PROBLEM DESCRIPTION: Your answer is the lines from the one that has "localparam int OFS_MED" through the last line of the records below, retyped exactly and alone.

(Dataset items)
= = = = =

===== src/rtl/tia_pkg.sv =====
// Shared constants and types for the TIA object position counters.
// Holds the line period, NUSIZ copy codes, copy offsets and counter widths.
package tia_pkg;

    localparam int PERIOD_160 = 160;
    localparam int POS_W      = 8;
    localparam int EC_W       = 5;

    localparam logic [2:0] NUSIZ_ONE         = 3'b000;
    localparam logic [2:0] NUSIZ_TWO_CLOSE   = 3'b001;
    localparam logic [2:0] NUSIZ_TWO_MED     = 3'b010;
    localparam logic [2:0] NUSIZ_THREE_CLOSE = 3'b011;
    localparam logic [2:0] NUSIZ_TWO_WIDE    = 3'b100;
    localparam logic [2:0] NUSIZ_DOUBLE      = 3'b101;
    localparam logic [2:0] NUSIZ_THREE_MED   = 3'b110;
    localparam logic [2:0] NUSIZ_QUAD        = 3'b111;

    localparam int OFS_CLOSE = 16;
    localparam int OFS_MED   = 32;
    localparam int OFS_WIDE  = 64;

    typedef struct packed {
        logic       hit;
        logic [1:0] idx;
    } start_dec_t;

endpackage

= = = = =

SOLUTION FOR THIS PROBLEM:
    localparam int OFS_MED   = 32;
    localparam int OFS_WIDE  = 64;

    typedef struct packed {
        logic       hit;
        logic [1:0] idx;
    } start_dec_t;

endpackage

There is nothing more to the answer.